Il s’ensuit que la demande de délais de paiement et celles accessoires formulées par Monsieur [Q] sont irrecevables.
Sur les autres demandes
Il résulte des dispositions de l’article 696 du code de procédure civile que la partie perdante est condamnée aux dépens, à moins que le juge, par décision motivée, n’en mette la totalité ou une fraction à la charge de l’autre partie.
En outre l’article 700 du même code prévoit que le juge condamne la partie tenue aux dépens ou, à défaut, la partie perdante, à payer à l’autre partie la somme qu’il détermine au titre des frais exposés et non compris dans les dépens. Le juge tient compte de l’équité ou de la situation économique de la partie condamnée.

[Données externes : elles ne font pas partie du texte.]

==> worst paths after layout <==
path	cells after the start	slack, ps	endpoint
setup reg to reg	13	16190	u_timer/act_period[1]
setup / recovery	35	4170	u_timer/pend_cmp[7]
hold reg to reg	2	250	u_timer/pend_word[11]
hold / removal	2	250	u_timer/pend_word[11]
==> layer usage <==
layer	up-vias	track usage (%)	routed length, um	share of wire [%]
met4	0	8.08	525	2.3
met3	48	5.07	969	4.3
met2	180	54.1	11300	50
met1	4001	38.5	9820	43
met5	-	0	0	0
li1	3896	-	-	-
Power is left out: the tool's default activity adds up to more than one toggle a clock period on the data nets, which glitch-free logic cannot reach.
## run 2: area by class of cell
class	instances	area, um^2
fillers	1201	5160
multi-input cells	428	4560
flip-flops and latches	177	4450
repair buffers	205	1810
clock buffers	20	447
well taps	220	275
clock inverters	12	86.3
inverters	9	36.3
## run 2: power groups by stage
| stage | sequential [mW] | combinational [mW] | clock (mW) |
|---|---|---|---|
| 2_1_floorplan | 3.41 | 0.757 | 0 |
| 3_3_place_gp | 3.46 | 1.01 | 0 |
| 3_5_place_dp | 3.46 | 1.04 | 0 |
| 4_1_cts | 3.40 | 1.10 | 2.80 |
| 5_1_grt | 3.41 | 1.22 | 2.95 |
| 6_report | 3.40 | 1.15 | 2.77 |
## src/rtl/scan_seq_pkg.sv

```systemverilog
package scan_seq_pkg;
  typedef enum logic [1:0] {
    MODE_DC  = 2'd0,
    MODE_LOC = 2'd1,
    MODE_LOS = 2'd2
  } test_mode_e;

  typedef enum logic [2:0] {
    ST_IDLE   = 3'd0,
    ST_SHIFT  = 3'd1,
    ST_CAP1   = 3'd2,
    ST_CAP2   = 3'd3,
    ST_UNLOAD = 3'd4
  } seq_state_e;
endpackage

```

## src/rtl/scan_rst_sync.sv

```systemverilog
module scan_rst_sync (
  input  logic clk,
  input  logic rst_n,
  output logic rst_n_sync
);
  logic stage_q;

  always_ff @(posedge clk or negedge rst_n) begin
    if (!rst_n) begin
      stage_q    <= 1'b0;
      rst_n_sync <= 1'b0;
    end else begin
      stage_q    <= 1'b1;
      rst_n_sync <= stage_q;
    end
  end
endmodule

```

## src/rtl/scan_cell.sv

```systemverilog
module scan_cell (
  input  logic clk,
  input  logic rst_n,
  input  logic step,
  input  logic se,
  input  logic si,
  input  logic d,
  output logic q
);
  logic q_d;

  always_comb begin
    q_d = q;
    if (step) q_d = se ? si : d;
  end

  always_ff @(posedge clk or negedge rst_n) begin
    if (!rst_n) q <= 1'b0;
    else        q <= q_d;
  end

  // a shift step takes the serial input
  a_r2_shift_load: assert property (@(posedge clk) disable iff (!rst_n)
    (step && se) |=> (q == $past(si)));
  // a capture step takes the functional input
  a_r2_capture_load: assert property (@(posedge clk) disable iff (!rst_n)
    (step && !se) |=> (q == $past(d)));
endmodule

```

## src/rtl/scan_seq_ctrl.sv

```systemverilog
module scan_seq_ctrl
  import scan_seq_pkg::*;
#(
  parameter int N     = 6,
  parameter int PAT_W = 4,
  parameter int CNT_W = 12
) (
  input  logic             clk,
  input  logic             rst_n,
  input  logic             start_i,
  input  logic [1:0]       mode_i,
  input  logic [PAT_W-1:0] npat_i,
  output logic             step_o,
  output logic             scan_en_o,
  output logic             slow_o,
  output logic             fast_o,
  output logic             busy_o,
  output logic             done_o,
  output logic [CNT_W-1:0] cyc_o
);
  localparam int BIT_W = (N > 1) ? $clog2(N) : 1;
  localparam logic [BIT_W-1:0] LAST_BIT = BIT_W'(N - 1);
  localparam logic [PAT_W-1:0] ONE_PAT  = PAT_W'(1);

  seq_state_e       state_q, state_d;
  test_mode_e       mode_q,  mode_d;
  logic [PAT_W-1:0] pat_q,   pat_d;
  logic [BIT_W-1:0] bit_q,   bit_d;
  logic [CNT_W-1:0] cyc_q,   cyc_d;
  logic             done_q,  done_d;
  logic             last_bit, last_pat;

  assign last_bit = (bit_q == LAST_BIT);
  assign last_pat = (pat_q == ONE_PAT);

  // Next-state logic
  always_comb begin
    state_d = state_q;
    mode_d  = mode_q;
    pat_d   = pat_q;
    bit_d   = bit_q;
    cyc_d   = cyc_q;
    done_d  = done_q;
    if (state_q != ST_IDLE) cyc_d = cyc_q + 1'b1;
    case (state_q)
      ST_IDLE: begin
        if (start_i) begin
          mode_d  = (mode_i == 2'd3) ? MODE_DC : test_mode_e'(mode_i);
          pat_d   = npat_i;
          bit_d   = '0;
          cyc_d   = '0;
          done_d  = 1'b0;
          state_d = (npat_i == '0) ? ST_UNLOAD : ST_SHIFT;
        end
      end
      ST_SHIFT: begin
        if (last_bit) begin
          bit_d   = '0;
          state_d = ST_CAP1;
        end else begin
          bit_d = bit_q + 1'b1;
        end
      end
      ST_CAP1: begin
        if (mode_q == MODE_LOC) begin
          state_d = ST_CAP2;
        end else begin
          pat_d   = pat_q - 1'b1;
          state_d = last_pat ? ST_UNLOAD : ST_SHIFT;
        end
      end
      ST_CAP2: begin
        pat_d   = pat_q - 1'b1;
        state_d = last_pat ? ST_UNLOAD : ST_SHIFT;
      end
      ST_UNLOAD: begin
        if (last_bit) begin
          bit_d   = '0;
          done_d  = 1'b1;
          state_d = ST_IDLE;
        end else begin
          bit_d = bit_q + 1'b1;
        end
      end
      default: state_d = ST_IDLE;
    endcase
  end

  // State registers
  always_ff @(posedge clk or negedge rst_n) begin
    if (!rst_n) begin
      state_q <= ST_IDLE;
      mode_q  <= MODE_DC;
      pat_q   <= '0;
      bit_q   <= '0;
      cyc_q   <= '0;
      done_q  <= 1'b0;
    end else begin
      state_q <= state_d;
      mode_q  <= mode_d;
      pat_q   <= pat_d;
      bit_q   <= bit_d;
      cyc_q   <= cyc_d;
      done_q  <= done_d;
    end
  end

  // Per-cycle controls
  always_comb begin
    busy_o    = (state_q != ST_IDLE);
    step_o    = busy_o;
    scan_en_o = (state_q == ST_SHIFT) || (state_q == ST_UNLOAD);
    fast_o    = ((state_q == ST_SHIFT) && (mode_q == MODE_LOS) && last_bit) ||
                ((state_q == ST_CAP1) && (mode_q != MODE_DC)) ||
                (state_q == ST_CAP2);
    slow_o    = busy_o && !fast_o;
  end

  assign done_o = done_q;
  assign cyc_o  = cyc_q;

  // the response capture follows the launch capture at full speed
  a_r4_loc_pair: assert property (@(posedge clk) disable iff (!rst_n)
    (state_q == ST_CAP1 && mode_q == MODE_LOC) |=> (state_q == ST_CAP2 && fast_o && !scan_en_o));
  // a fast shift is directly followed by a fast capture
  a_r5_los_launch: assert property (@(posedge clk) disable iff (!rst_n)
    (scan_en_o && fast_o) |=> (busy_o && !scan_en_o && fast_o));
  // slow scan never requests a fast cycle
  a_r3_dc_slow: assert property (@(posedge clk) disable iff (!rst_n)
    (busy_o && mode_q == MODE_DC) |-> !fast_o);
  // the latched mode holds for the whole run
  a_r9_mode_hold: assert property (@(posedge clk) disable iff (!rst_n)
    (busy_o && $past(busy_o)) |-> $stable(mode_q));
  // done only while idle
  a_r8_done_idle: assert property (@(posedge clk) disable iff (!rst_n)
    done_o |-> !busy_o);
  // every active cycle adds one to the count
  a_r7_cycle_advance: assert property (@(posedge clk) disable iff (!rst_n)
    (busy_o && $past(busy_o)) |-> (cyc_q == $past(cyc_q) + 1'b1));
  // exactly one speed request while busy, none when idle
  a_r10_one_speed: assert property (@(posedge clk) disable iff (!rst_n)
    $countones({slow_o, fast_o}) == (busy_o ? 1 : 0));
endmodule

```

## src/rtl/scan_atspeed_seq.sv

```systemverilog
module scan_atspeed_seq #(
  parameter int N     = 6,
  parameter int PAT_W = 4,
  parameter int CNT_W = 12
) (
  input  logic             clk,
  input  logic             rst_n,
  input  logic             start,
  input  logic [1:0]       mode,
  input  logic [PAT_W-1:0] num_patterns,
  input  logic             scan_in,
  input  logic [N-1:0]     func_d,
  output logic [N-1:0]     func_q,
  output logic             scan_out,
  output logic             scan_en,
  output logic             slow_req,
  output logic             fast_req,
  output logic             busy,
  output logic             done,
  output logic [CNT_W-1:0] cycle_count
);
  logic         rst_n_i;
  logic         step;
  logic [N:0]   link;

  scan_rst_sync u_rst (
    .clk        (clk),
    .rst_n      (rst_n),
    .rst_n_sync (rst_n_i)
  );

  scan_seq_ctrl #(.N(N), .PAT_W(PAT_W), .CNT_W(CNT_W)) u_ctrl (
    .clk       (clk),
    .rst_n     (rst_n_i),
    .start_i   (start),
    .mode_i    (mode),
    .npat_i    (num_patterns),
    .step_o    (step),
    .scan_en_o (scan_en),
    .slow_o    (slow_req),
    .fast_o    (fast_req),
    .busy_o    (busy),
    .done_o    (done),
    .cyc_o     (cycle_count)
  );

  assign link[0] = scan_in;

  for (genvar g = 0; g < N; g++) begin : g_cell
    scan_cell u_cell (
      .clk   (clk),
      .rst_n (rst_n_i),
      .step  (step),
      .se    (scan_en),
      .si    (link[g]),
      .d     (func_d[g]),
      .q     (link[g+1])
    );
  end

  assign func_q   = link[N:1];
  assign scan_out = link[N];

  // shifting moves the serial stream one cell toward the output
  a_r6_chain_moves: assert property (@(posedge clk) disable iff (!rst_n_i)
    (step && scan_en) |=> (func_q[N-1] == $past(func_q[N-2])));
endmodule

```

Il peut, même d’office, pour des raisons tirées des mêmes considérations, dire qu’il n’y a pas lieu à cette condamnation.
Monsieur [Q], partie perdante, subira les dépens et sera condamné au paiement d’une somme de 800 euros sur le fondement de l’article 700 du Code de procédure civile.
PAR CES MOTIFS
Le Juge de l’exécution statuant publiquement, par mise à disposition au greffe, par décision contradictoire et en premier ressort :
SE DECLARE incompétent pour statuer sur la demande de Monsieur [Q] tendant à voir constater l’irrégularité de la mesure pratiquée par la CPAM auprès de la CAF ;
DECLARE irrecevable la demande de délais de paiement formée par Monsieur [Q] ;
CONDAMNE Monsieur [Q] à payer à la CPAM de la Gironde la somme de 800 euros en application des dispositions de l’article 700 du code de procédure civile ;
REJETTE toutes les autres demandes ;
CONDAMNE Monsieur [Q] aux dépens de l’instance ;
RAPPELLE que la présente décision est exécutoire de droit à titre provisoire en application de l’article R 121-21 du code des procédures civiles d’exécution ;
La présente décision a été signée par le Juge de l’exécution et par le Greffier présent lors de sa mise à disposition.